Top riesling food pairings
Riesling - it's a cracking versatile drop that pairs well with most foods, but here's seven pairings where it really excels.
Riesling’s light body makes it a natural match for seafood, especially barbecued prawns. You don't want something too heavy overpowering that delicate protein, after all. And the lightness of the wine means it won't fill you up too fast, leaving plenty of room for more prawns (and more wine, of course). Plus there's that hint of sweetness in even a dry riesling that just ties everything together, complementing the slight sweetness of the prawns perfectly.
Thai green curry
We’ll start with the pairing that lays claim to being riesling’s greatest hit - dry or off-dry riesling and Thai green curry. If you’ve had it, you’ll know - and if you haven’t, you’re in for a treat. It’s going to sound overhyped, but it’s one of those first-tried-never-forgotten things. Are we getting ahead of ourselves? Probably - but don’t let this be a recommendation that you park for a rainy day. Carpe diem, carpe thai green curry and riesling. The lemongrass, coconut-creaminess and green chilli heat of the curry is already an explosion of taste that makes you sit up, but when you add the bright floral and citrus, green apple or even stone fruits of riesling you’re on another level.
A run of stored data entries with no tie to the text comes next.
Background: an optimization exercise with open tools, aiming at a short achievable clock period and few clock cycles. Do not read the settings as production practice.
RTL that was checked went through simulation tests only; none was proved equivalent to the original.
Power and IR drop assume default switching activity.

==> run a: inputs <==
// cr16_core
module cr16_core
       (input wire I_CLK,
        input wire I_NRESET,
        input wire [15:0] I_MEM_DATA,
        input wire [15:0] I_EXT_MEM_DATA,
        output wire [15:0] O_MEM_DATA,
        output wire [15:0] O_MEM_ADDRESS,
        output wire O_MEM_WRITE_ENABLE,
        output wire [15:0] O_EXT_MEM_DATA,
        output wire [15:0] O_EXT_MEM_ADDRESS,
        output wire O_EXT_MEM_WRITE_ENABLE);
==> flow/config.mk <==
export PLATFORM = sky130hd
export DESIGN_NAME = cr16_core
export DESIGN_NICKNAME = cr16_core
export VERILOG_FILES = /design/flow/design.v
export SDC_FILE = /design/flow/constraint.sdc
export NUM_CORES = 4
export LEC_CHECK = 0
export CAP_MARGIN = 80
export CORE_MARGIN = 2
export CORE_UTILIZATION = 40
export SLEW_MARGIN = 60
==> flow/constraint.sdc <==
create_clock -name core_clock -period 15.0 [get_ports {I_CLK}]
set_input_delay 3.0000 -clock core_clock [delete_from_list [all_inputs] [get_ports {I_CLK}]]
set_output_delay 3.0000 -clock core_clock [all_outputs]
set_load 0.01 [all_outputs]
standard.sh (not shown) runs the stock make flow with config.mk's settings and CLKGATE_MAP_FILE= SYNTH_SCRIPT=/design/flow/synth_recipe.tcl, a recipe that flattens the netlist after the stock synthesis.
==> flow/flow/run.sh <==
#!/bin/bash
# Layout flow: the standard flow, with the delay cells (clkdlybuf4s*, dlygate4sd*,
# dlymetal6s*) kept out of the layout steps so that buffering and resizing use ordinary buffers.
# The synthesis is the standard one, unchanged. Each step's full output goes to its own log here.
set -euo pipefail
DU="sky130_fd_sc_hd__probe_p_8 sky130_fd_sc_hd__probec_p_8 sky130_fd_sc_hd__lpflow_bleeder_1 sky130_fd_sc_hd__lpflow_clkbufkapwr_1 sky130_fd_sc_hd__lpflow_clkbufkapwr_16 sky130_fd_sc_hd__lpflow_clkbufkapwr_2 sky130_fd_sc_hd__lpflow_clkbufkapwr_4 sky130_fd_sc_hd__lpflow_clkbufkapwr_8 sky130_fd_sc_hd__lpflow_clkinvkapwr_1 sky130_fd_sc_hd__lpflow_clkinvkapwr_16 sky130_fd_sc_hd__lpflow_clkinvkapwr_2 sky130_fd_sc_hd__lpflow_clkinvkapwr_4 sky130_fd_sc_hd__lpflow_clkinvkapwr_8 sky130_fd_sc_hd__lpflow_decapkapwr_12 sky130_fd_sc_hd__lpflow_decapkapwr_3 sky130_fd_sc_hd__lpflow_decapkapwr_4 sky130_fd_sc_hd__lpflow_decapkapwr_6 sky130_fd_sc_hd__lpflow_decapkapwr_8 sky130_fd_sc_hd__lpflow_inputiso0n_1 sky130_fd_sc_hd__lpflow_inputiso0p_1 sky130_fd_sc_hd__lpflow_inputiso1n_1 sky130_fd_sc_hd__lpflow_inputiso1p_1 sky130_fd_sc_hd__lpflow_inputisolatch_1 sky130_fd_sc_hd__lpflow_isobufsrc_1 sky130_fd_sc_hd__lpflow_isobufsrc_16 sky130_fd_sc_hd__lpflow_isobufsrc_2 sky130_fd_sc_hd__lpflow_isobufsrc_4 sky130_fd_sc_hd__lpflow_isobufsrc_8 sky130_fd_sc_hd__lpflow_isobufsrckapwr_16 sky130_fd_sc_hd__lpflow_lsbuf_lh_hl_isowell_tap_1 sky130_fd_sc_hd__lpflow_lsbuf_lh_hl_isowell_tap_2 sky130_fd_sc_hd__lpflow_lsbuf_lh_hl_isowell_tap_4 sky130_fd_sc_hd__lpflow_lsbuf_lh_isowell_4 sky130_fd_sc_hd__lpflow_lsbuf_lh_isowell_tap_1 sky130_fd_sc_hd__lpflow_lsbuf_lh_isowell_tap_2 sky130_fd_sc_hd__lpflow_lsbuf_lh_isowell_tap_4  sky130_fd_sc_hd__clkdlybuf4s15_1 sky130_fd_sc_hd__clkdlybuf4s15_2 sky130_fd_sc_hd__clkdlybuf4s18_1 sky130_fd_sc_hd__clkdlybuf4s18_2 sky130_fd_sc_hd__clkdlybuf4s25_1 sky130_fd_sc_hd__clkdlybuf4s25_2 sky130_fd_sc_hd__clkdlybuf4s50_1 sky130_fd_sc_hd__clkdlybuf4s50_2 sky130_fd_sc_hd__dlygate4sd1_1 sky130_fd_sc_hd__dlygate4sd2_1 sky130_fd_sc_hd__dlygate4sd3_1 sky130_fd_sc_hd__dlymetal6s2s_1 sky130_fd_sc_hd__dlymetal6s4s_1 sky130_fd_sc_hd__dlymetal6s6s_1"
bash standard.sh synth > run_synth.log 2>&1
bash standard.sh "DONT_USE_CELLS=$DU" finish > run_layout.log 2>&1
==> inputs of run b, as changes to run a <==
--- a/flow/design.v
+++ b/flow/design.v
@@ -45,30 +45,59 @@
     reg [15:0] sm, cy;
     begin
         sm = a ^ b ^ c;
         cy = (a & b) | (a & c) | (b & c);
         csa = {cy[14:0], 1'b0, sm};
     end
 endfunction
+function automatic [63:0] mulcs16(input [15:0] a, input [15:0] b);
+    reg [15:0][15:0] r;
+    reg [31:0] t0, t1, t2, t3, t4, t5, t6, t7, t8, t9, t10, t11;
+    begin
+        r[0] = b[0] ? a << 0 : 16'b0;
+        r[1] = b[1] ? a << 1 : 16'b0;
+        r[2] = b[2] ? a << 2 : 16'b0;
+        r[3] = b[3] ? a << 3 : 16'b0;
+        r[4] = b[4] ? a << 4 : 16'b0;
+        r[5] = b[5] ? a << 5 : 16'b0;
+        r[6] = b[6] ? a << 6 : 16'b0;
+        r[7] = b[7] ? a << 7 : 16'b0;
+        r[8] = b[8] ? a << 8 : 16'b0;
+        r[9] = b[9] ? a << 9 : 16'b0;
+        r[10] = b[10] ? a << 10 : 16'b0;
+        r[11] = b[11] ? a << 11 : 16'b0;
+        r[12] = b[12] ? a << 12 : 16'b0;
+        r[13] = b[13] ? a << 13 : 16'b0;
+        r[14] = b[14] ? a << 14 : 16'b0;
+        r[15] = b[15] ? a << 15 : 16'b0;
+        t0 = csa(r[0], r[1], r[2]);
+        t1 = csa(r[3], r[4], r[5]);
+        t2 = csa(r[6], r[7], r[8]);
+        t3 = csa(r[9], r[10], r[11]);
+        t4 = csa(r[12], r[13], r[14]);
+        t5 = csa(t0[15:0], t0[31:16], t1[15:0]);
+        t6 = csa(t1[31:16], t2[15:0], t2[31:16]);
+        t7 = csa(t3[15:0], t3[31:16], t4[15:0]);
+        t8 = csa(t5[15:0], t5[31:16], t6[15:0]);
+        t9 = csa(t6[31:16], t7[15:0], t7[31:16]);
+        t10 = csa(t8[15:0], t8[31:16], t9[15:0]);
+        t11 = csa(t9[31:16], t4[31:16], r[15]);
+        mulcs16 = {t11[31:16], t11[15:0], t10[31:16], t10[15:0]};
+    end
+endfunction
 function automatic [15:0] add4(input [15:0] a, input [15:0] b, input [15:0] c, input [15:0] d);
     reg [31:0] x, y;
     reg [16:0] r;
     begin
         x = csa(a, b, c);
         y = csa(x[15:0], x[31:16], d);
         r = add16(y[15:0], y[31:16], 1'b0);
         add4 = r[15:0];
     end
 endfunction
-function automatic [15:0] mul4(input [15:0] a, input [3:0] b);
-    begin
-        mul4 = add4(b[0] ? a : 16'b0, b[1] ? a << 1 : 16'b0, b[2] ? a << 2 : 16'b0,
-                    b[3] ? a << 3 : 16'b0);
-    end
-endfunction
 reg [15:0][15:0] rf;      
 reg [4:0] flags;          
 reg [15:0] maddr, mwd;
 reg mwe;
 reg [15:0] xaddr, xwd;
 reg xwe;
 assign O_MEM_ADDRESS          = maddr;
@@ -138,15 +167,15 @@
 reg [3:0] sh;
 reg [3:0] e_rd, e_ldrd, e_cc;
 reg e_add, e_addc, e_sub, e_not, e_and, e_or, e_xor, e_lsh, e_rsh;
 reg e_alu, e_mul, e_ssf, e_wrd;
 reg e_push, e_call, e_store, e_pop, e_ret, e_load, e_loadx, e_storex, e_bc, e_jc;
 reg m_v;                  
 reg [3:0] m_rd;
-reg [15:0] ma, mb, mp0, mp1, mp2, mp3;
+reg [15:0] ma, mb, mp0, mp1, mp2, mp3;    
 reg wb_v;
 reg [3:0] wb_rd;
 reg [15:0] wb_d;
 wire e_stall = 1'b0;
 wire e_go    = e_v && !e_stall;
 reg ctrue;
 always @(*) begin
@@ -349,31 +378,38 @@
 wire sd_call = d_call || d_calld;
 wire [15:0] sd_d = r_pc1;
 wire [15:0] r_disp = d_bc ? {{8{ir[7]}}, ir[7:0]} : {{4{ir[11]}}, ir[11:0]};
 wire t_imm = d_bc || d_calld;
 wire [16:0] t8_s = add16({8'b0, r_pc1[7:0]}, {8'b0, ir[7:0]}, 1'b0);
 wire [8:0] t8_lo = t8_s[8:0];
 wire [7:0] p1_hi = r_pc1[15:8];
-wire [7:0] p1_hi_inc = p1_hi + 8'd1;
-wire [7:0] p1_hi_dec = p1_hi - 8'd1;
+wire [15:0] p1_hi_i16 = inc16({8'b0, p1_hi});
+wire [15:0] p1_hi_d16 = ~inc16({8'hFF, ~p1_hi});    
+wire [7:0] p1_hi_inc = p1_hi_i16[7:0];
+wire [7:0] p1_hi_dec = p1_hi_d16[7:0];
 wire [7:0] t8_hi = (ir[7] == t8_lo[8]) ? p1_hi : t8_lo[8] ? p1_hi_inc : p1_hi_dec;
 wire [16:0] t12_s = add16({4'b0, r_pc1[11:0]}, {4'b0, ir[11:0]}, 1'b0);
 wire [12:0] t12_lo = t12_s[12:0];
 wire [3:0] p1_h4 = r_pc1[15:12];
-wire [3:0] t12_hi = (ir[11] == t12_lo[12]) ? p1_h4 : t12_lo[12] ? p1_h4 + 4'd1 : p1_h4 - 4'd1;
+wire [15:0] p1_h4_i16 = inc16({12'b0, p1_h4});
+wire [15:0] p1_h4_d16 = ~inc16({12'hFFF, ~p1_h4});
+wire [3:0] t12_hi = (ir[11] == t12_lo[12]) ? p1_h4 : t12_lo[12] ? p1_h4_i16[3:0] : p1_h4_d16[3:0];
 wire [15:0] r_tgt = d_bc ? {t8_hi, t8_lo[7:0]} : {t12_hi, t12_lo[11:0]};
 wire [15:0] r_ptgt = d_ret ? ras_eff : r_tgt;
 wire [15:0] tgt_d = d_ret ? r_cd : r_tgt;
 wire a_pt = ar_pt;
 wire [15:0] a_ptgt = ar_ptgt;
 wire enq = ar_f && !kill && !rdr;
 wire ar_f_n = rq_f && !kill && !rdr;
 wire [3:0] held = {1'b0, qn} + {3'b0, ir_v};
 wire room = ({2'b0, ar_f} + {2'b0, rq_f} + {1'b0, held}) <= 4'd4;
 wire ir_take = issue || !ir_v;          
+wire [2:0] qn_p1 = {qn[1] & qn[0], qn[1] ^ qn[0], ~qn[0]};           
+wire [2:0] qn_m1 = {1'b0, qn[2] | (qn[1] & qn[0]), ~qn[0]};           
+wire ir_ld = (iv && !r_stall && !e_stall) || !ir_v;
 wire q_deq = ir_take && qn != 3'd0;    
 wire q_enq = enq && !(ir_take && qn == 3'd0);
 integer i;
 always @(posedge I_CLK or negedge I_NRESET) begin
     if (!I_NRESET) begin
         rf       <= '0;
         flags    <= 5'b0;
@@ -487,18 +523,15 @@
         wb_v  <= e_we;
         wb_rd <= e_wr;
         wb_d  <= e_wd;
         flags <= flags_n;
         m_v  <= e_go && e_mul;
         m_rd <= e_rd;
         if (e_go && e_mul) begin
-            mp0 <= mul4(ma, mb[3:0]);
-            mp1 <= mul4(ma << 4, mb[7:4]);
-            mp2 <= mul4(ma << 8, mb[11:8]);
-            mp3 <= mul4(ma << 12, mb[15:12]);
+            {mp3, mp2, mp1, mp0} <= mulcs16(ma, mb);
         end
         lq_v  <= e_go && (e_pop || e_load || e_loadx);
         lq_c  <= e_chit && !e_loadx;
         lq_cd <= e_cdata;
         la_c  <= lq_c;
         la_cd <= lq_cd;
         if (e_mw) begin
@@ -608,33 +641,32 @@
                 irpt   <= 1'b1;
                 irptgt <= r_ptgt;
             end
         end
         else begin
             if (q_enq) qt <= {qt[2:0], qt[3]};
             if (q_deq) qh <= {qh[2:0], qh[3]};
-            qn <= q_deq ? (q_enq ? qn : qn - 3'd1) : (q_enq ? qn + 3'd1 : qn);
+            qn <= (q_deq == q_enq) ? qn : q_enq ? qn_p1 : qn_m1;
             if (ir_take) begin
                 ir_v <= qn != 3'd0 || enq;
                 if (qn != 3'd0) begin
-                    ir     <= qh_i;
-                    irpc   <= qh_pc;
-                    r_pc1  <= qh_pc1;
                     irptgt <= qh_ptgt;
                     irpt   <= qh_pt;
                 end
                 else begin
-                    ir     <= I_MEM_DATA;
-                    irpc   <= ar_pc;
-                    r_pc1  <= ar_pc1;
                     irptgt <= a_ptgt;
                     irpt   <= a_pt;
                 end
             end
         end
+        if (ir_ld) begin
+            ir    <= (qn != 3'd0) ? qh_i : I_MEM_DATA;
+            irpc  <= (qn != 3'd0) ? qh_pc : ar_pc;
+            r_pc1 <= (qn != 3'd0) ? qh_pc1 : ar_pc1;
+        end
         if (!e_stall && d_mul) begin
             ma <= opa_e;
             mb <= rb_w;
         end
         if (!e_stall && (d_lsh || d_rsh))
             sh <= opa_d[3:0];
         if (kill)
Settings changed: CAP_MARGIN 80 to 60.
==> inputs of run c, as changes to run a <==
Settings changed: SLEW_MARGIN 60 to 40.
==> inputs of run d, as changes to run a <==
--- a/flow/design.v
+++ b/flow/design.v
@@ -45,30 +45,59 @@
     reg [15:0] sm, cy;
     begin
         sm = a ^ b ^ c;
         cy = (a & b) | (a & c) | (b & c);
         csa = {cy[14:0], 1'b0, sm};
     end
 endfunction
+function automatic [63:0] mulcs16(input [15:0] a, input [15:0] b);
+    reg [15:0][15:0] r;
+    reg [31:0] t0, t1, t2, t3, t4, t5, t6, t7, t8, t9, t10, t11;
+    begin
+        r[0] = b[0] ? a << 0 : 16'b0;
+        r[1] = b[1] ? a << 1 : 16'b0;
+        r[2] = b[2] ? a << 2 : 16'b0;
+        r[3] = b[3] ? a << 3 : 16'b0;
+        r[4] = b[4] ? a << 4 : 16'b0;
+        r[5] = b[5] ? a << 5 : 16'b0;
+        r[6] = b[6] ? a << 6 : 16'b0;
+        r[7] = b[7] ? a << 7 : 16'b0;
+        r[8] = b[8] ? a << 8 : 16'b0;
+        r[9] = b[9] ? a << 9 : 16'b0;
+        r[10] = b[10] ? a << 10 : 16'b0;
+        r[11] = b[11] ? a << 11 : 16'b0;
+        r[12] = b[12] ? a << 12 : 16'b0;
+        r[13] = b[13] ? a << 13 : 16'b0;
+        r[14] = b[14] ? a << 14 : 16'b0;
+        r[15] = b[15] ? a << 15 : 16'b0;
+        t0 = csa(r[0], r[1], r[2]);
+        t1 = csa(r[3], r[4], r[5]);
+        t2 = csa(r[6], r[7], r[8]);
+        t3 = csa(r[9], r[10], r[11]);
+        t4 = csa(r[12], r[13], r[14]);
+        t5 = csa(t0[15:0], t0[31:16], t1[15:0]);
+        t6 = csa(t1[31:16], t2[15:0], t2[31:16]);
+        t7 = csa(t3[15:0], t3[31:16], t4[15:0]);
+        t8 = csa(t5[15:0], t5[31:16], t6[15:0]);
+        t9 = csa(t6[31:16], t7[15:0], t7[31:16]);
+        t10 = csa(t8[15:0], t8[31:16], t9[15:0]);
+        t11 = csa(t9[31:16], t4[31:16], r[15]);
+        mulcs16 = {t11[31:16], t11[15:0], t10[31:16], t10[15:0]};
+    end
+endfunction
 function automatic [15:0] add4(input [15:0] a, input [15:0] b, input [15:0] c, input [15:0] d);
     reg [31:0] x, y;
     reg [16:0] r;
     begin
         x = csa(a, b, c);
         y = csa(x[15:0], x[31:16], d);
         r = add16(y[15:0], y[31:16], 1'b0);
         add4 = r[15:0];
     end
 endfunction
-function automatic [15:0] mul4(input [15:0] a, input [3:0] b);
-    begin
-        mul4 = add4(b[0] ? a : 16'b0, b[1] ? a << 1 : 16'b0, b[2] ? a << 2 : 16'b0,
-                    b[3] ? a << 3 : 16'b0);
-    end
-endfunction
 reg [15:0][15:0] rf;      
 reg [4:0] flags;          
 reg [15:0] maddr, mwd;
 reg mwe;
 reg [15:0] xaddr, xwd;
 reg xwe;
 assign O_MEM_ADDRESS          = maddr;
@@ -138,15 +167,15 @@
 reg [3:0] sh;
 reg [3:0] e_rd, e_ldrd, e_cc;
 reg e_add, e_addc, e_sub, e_not, e_and, e_or, e_xor, e_lsh, e_rsh;
 reg e_alu, e_mul, e_ssf, e_wrd;
 reg e_push, e_call, e_store, e_pop, e_ret, e_load, e_loadx, e_storex, e_bc, e_jc;
 reg m_v;                  
 reg [3:0] m_rd;
-reg [15:0] ma, mb, mp0, mp1, mp2, mp3;
+reg [15:0] ma, mb, mp0, mp1, mp2, mp3;    
 reg wb_v;
 reg [3:0] wb_rd;
 reg [15:0] wb_d;
 wire e_stall = 1'b0;
 wire e_go    = e_v && !e_stall;
 reg ctrue;
 always @(*) begin
@@ -349,31 +378,38 @@
 wire sd_call = d_call || d_calld;
 wire [15:0] sd_d = r_pc1;
 wire [15:0] r_disp = d_bc ? {{8{ir[7]}}, ir[7:0]} : {{4{ir[11]}}, ir[11:0]};
 wire t_imm = d_bc || d_calld;
 wire [16:0] t8_s = add16({8'b0, r_pc1[7:0]}, {8'b0, ir[7:0]}, 1'b0);
 wire [8:0] t8_lo = t8_s[8:0];
 wire [7:0] p1_hi = r_pc1[15:8];
-wire [7:0] p1_hi_inc = p1_hi + 8'd1;
-wire [7:0] p1_hi_dec = p1_hi - 8'd1;
+wire [15:0] p1_hi_i16 = inc16({8'b0, p1_hi});
+wire [15:0] p1_hi_d16 = ~inc16({8'hFF, ~p1_hi});    
+wire [7:0] p1_hi_inc = p1_hi_i16[7:0];
+wire [7:0] p1_hi_dec = p1_hi_d16[7:0];
 wire [7:0] t8_hi = (ir[7] == t8_lo[8]) ? p1_hi : t8_lo[8] ? p1_hi_inc : p1_hi_dec;
 wire [16:0] t12_s = add16({4'b0, r_pc1[11:0]}, {4'b0, ir[11:0]}, 1'b0);
 wire [12:0] t12_lo = t12_s[12:0];
 wire [3:0] p1_h4 = r_pc1[15:12];
-wire [3:0] t12_hi = (ir[11] == t12_lo[12]) ? p1_h4 : t12_lo[12] ? p1_h4 + 4'd1 : p1_h4 - 4'd1;
+wire [15:0] p1_h4_i16 = inc16({12'b0, p1_h4});
+wire [15:0] p1_h4_d16 = ~inc16({12'hFFF, ~p1_h4});
+wire [3:0] t12_hi = (ir[11] == t12_lo[12]) ? p1_h4 : t12_lo[12] ? p1_h4_i16[3:0] : p1_h4_d16[3:0];
 wire [15:0] r_tgt = d_bc ? {t8_hi, t8_lo[7:0]} : {t12_hi, t12_lo[11:0]};
 wire [15:0] r_ptgt = d_ret ? ras_eff : r_tgt;
 wire [15:0] tgt_d = d_ret ? r_cd : r_tgt;
 wire a_pt = ar_pt;
 wire [15:0] a_ptgt = ar_ptgt;
 wire enq = ar_f && !kill && !rdr;
 wire ar_f_n = rq_f && !kill && !rdr;
 wire [3:0] held = {1'b0, qn} + {3'b0, ir_v};
 wire room = ({2'b0, ar_f} + {2'b0, rq_f} + {1'b0, held}) <= 4'd4;
 wire ir_take = issue || !ir_v;          
+wire [2:0] qn_p1 = {qn[1] & qn[0], qn[1] ^ qn[0], ~qn[0]};           
+wire [2:0] qn_m1 = {1'b0, qn[2] | (qn[1] & qn[0]), ~qn[0]};           
+wire ir_ld = (iv && !r_stall && !e_stall) || !ir_v;
 wire q_deq = ir_take && qn != 3'd0;    
 wire q_enq = enq && !(ir_take && qn == 3'd0);
 integer i;
 always @(posedge I_CLK or negedge I_NRESET) begin
     if (!I_NRESET) begin
         rf       <= '0;
         flags    <= 5'b0;
@@ -487,18 +523,15 @@
         wb_v  <= e_we;
         wb_rd <= e_wr;
         wb_d  <= e_wd;
         flags <= flags_n;
         m_v  <= e_go && e_mul;
         m_rd <= e_rd;
         if (e_go && e_mul) begin
-            mp0 <= mul4(ma, mb[3:0]);
-            mp1 <= mul4(ma << 4, mb[7:4]);
-            mp2 <= mul4(ma << 8, mb[11:8]);
-            mp3 <= mul4(ma << 12, mb[15:12]);
+            {mp3, mp2, mp1, mp0} <= mulcs16(ma, mb);
         end
         lq_v  <= e_go && (e_pop || e_load || e_loadx);
         lq_c  <= e_chit && !e_loadx;
         lq_cd <= e_cdata;
         la_c  <= lq_c;
         la_cd <= lq_cd;
         if (e_mw) begin
@@ -608,33 +641,32 @@
                 irpt   <= 1'b1;
                 irptgt <= r_ptgt;
             end
         end
         else begin
             if (q_enq) qt <= {qt[2:0], qt[3]};
             if (q_deq) qh <= {qh[2:0], qh[3]};
-            qn <= q_deq ? (q_enq ? qn : qn - 3'd1) : (q_enq ? qn + 3'd1 : qn);
+            qn <= (q_deq == q_enq) ? qn : q_enq ? qn_p1 : qn_m1;
             if (ir_take) begin
                 ir_v <= qn != 3'd0 || enq;
                 if (qn != 3'd0) begin
-                    ir     <= qh_i;
-                    irpc   <= qh_pc;
-                    r_pc1  <= qh_pc1;
                     irptgt <= qh_ptgt;
                     irpt   <= qh_pt;
                 end
                 else begin
-                    ir     <= I_MEM_DATA;
-                    irpc   <= ar_pc;
-                    r_pc1  <= ar_pc1;
                     irptgt <= a_ptgt;
                     irpt   <= a_pt;
                 end
             end
         end
+        if (ir_ld) begin
+            ir    <= (qn != 3'd0) ? qh_i : I_MEM_DATA;
+            irpc  <= (qn != 3'd0) ? qh_pc : ar_pc;
+            r_pc1 <= (qn != 3'd0) ? qh_pc1 : ar_pc1;
+        end
         if (!e_stall && d_mul) begin
             ma <= opa_e;
             mb <= rb_w;
         end
         if (!e_stall && (d_lsh || d_rsh))
             sh <= opa_d[3:0];
         if (kill)
==> comparison <==
Clock skew, lowest first: run a, run d, run c, run b. Between run b and run a, the lower combinational power is in run b (gap about 9%, measured against run a). Fmax: run d > run a > run c > run b. Global-route usage: run b < run d < run a < run c. Between run d and run a, the lower flip-flop and latch count is in run d (gap 6). Of run c and run b, run c has the higher die area (gap about 0.4%, measured against run b).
Roast pork belly and pickled green mango
This is a great one too - pork being that meat that’s not quite light enough to be considered alongside chicken or turkey, and not quite red-blooded enough to be in the lamb and beef camp either. If in doubt, reach for the riesling, and pairing crispy, succulent pork belly with a pickled green mango salad ticks all the boxes. The slightly sweet-sour green mango salad will be a great match pairing to a dry or off dry riesling, whether it’s on the more citrus end of the spectrum or leaning towards warmer peach or apricot territory. The acidity of a riesling will also really help lighten up the fat of the pork belly, and contribute to that melt-in-the-mouth texture.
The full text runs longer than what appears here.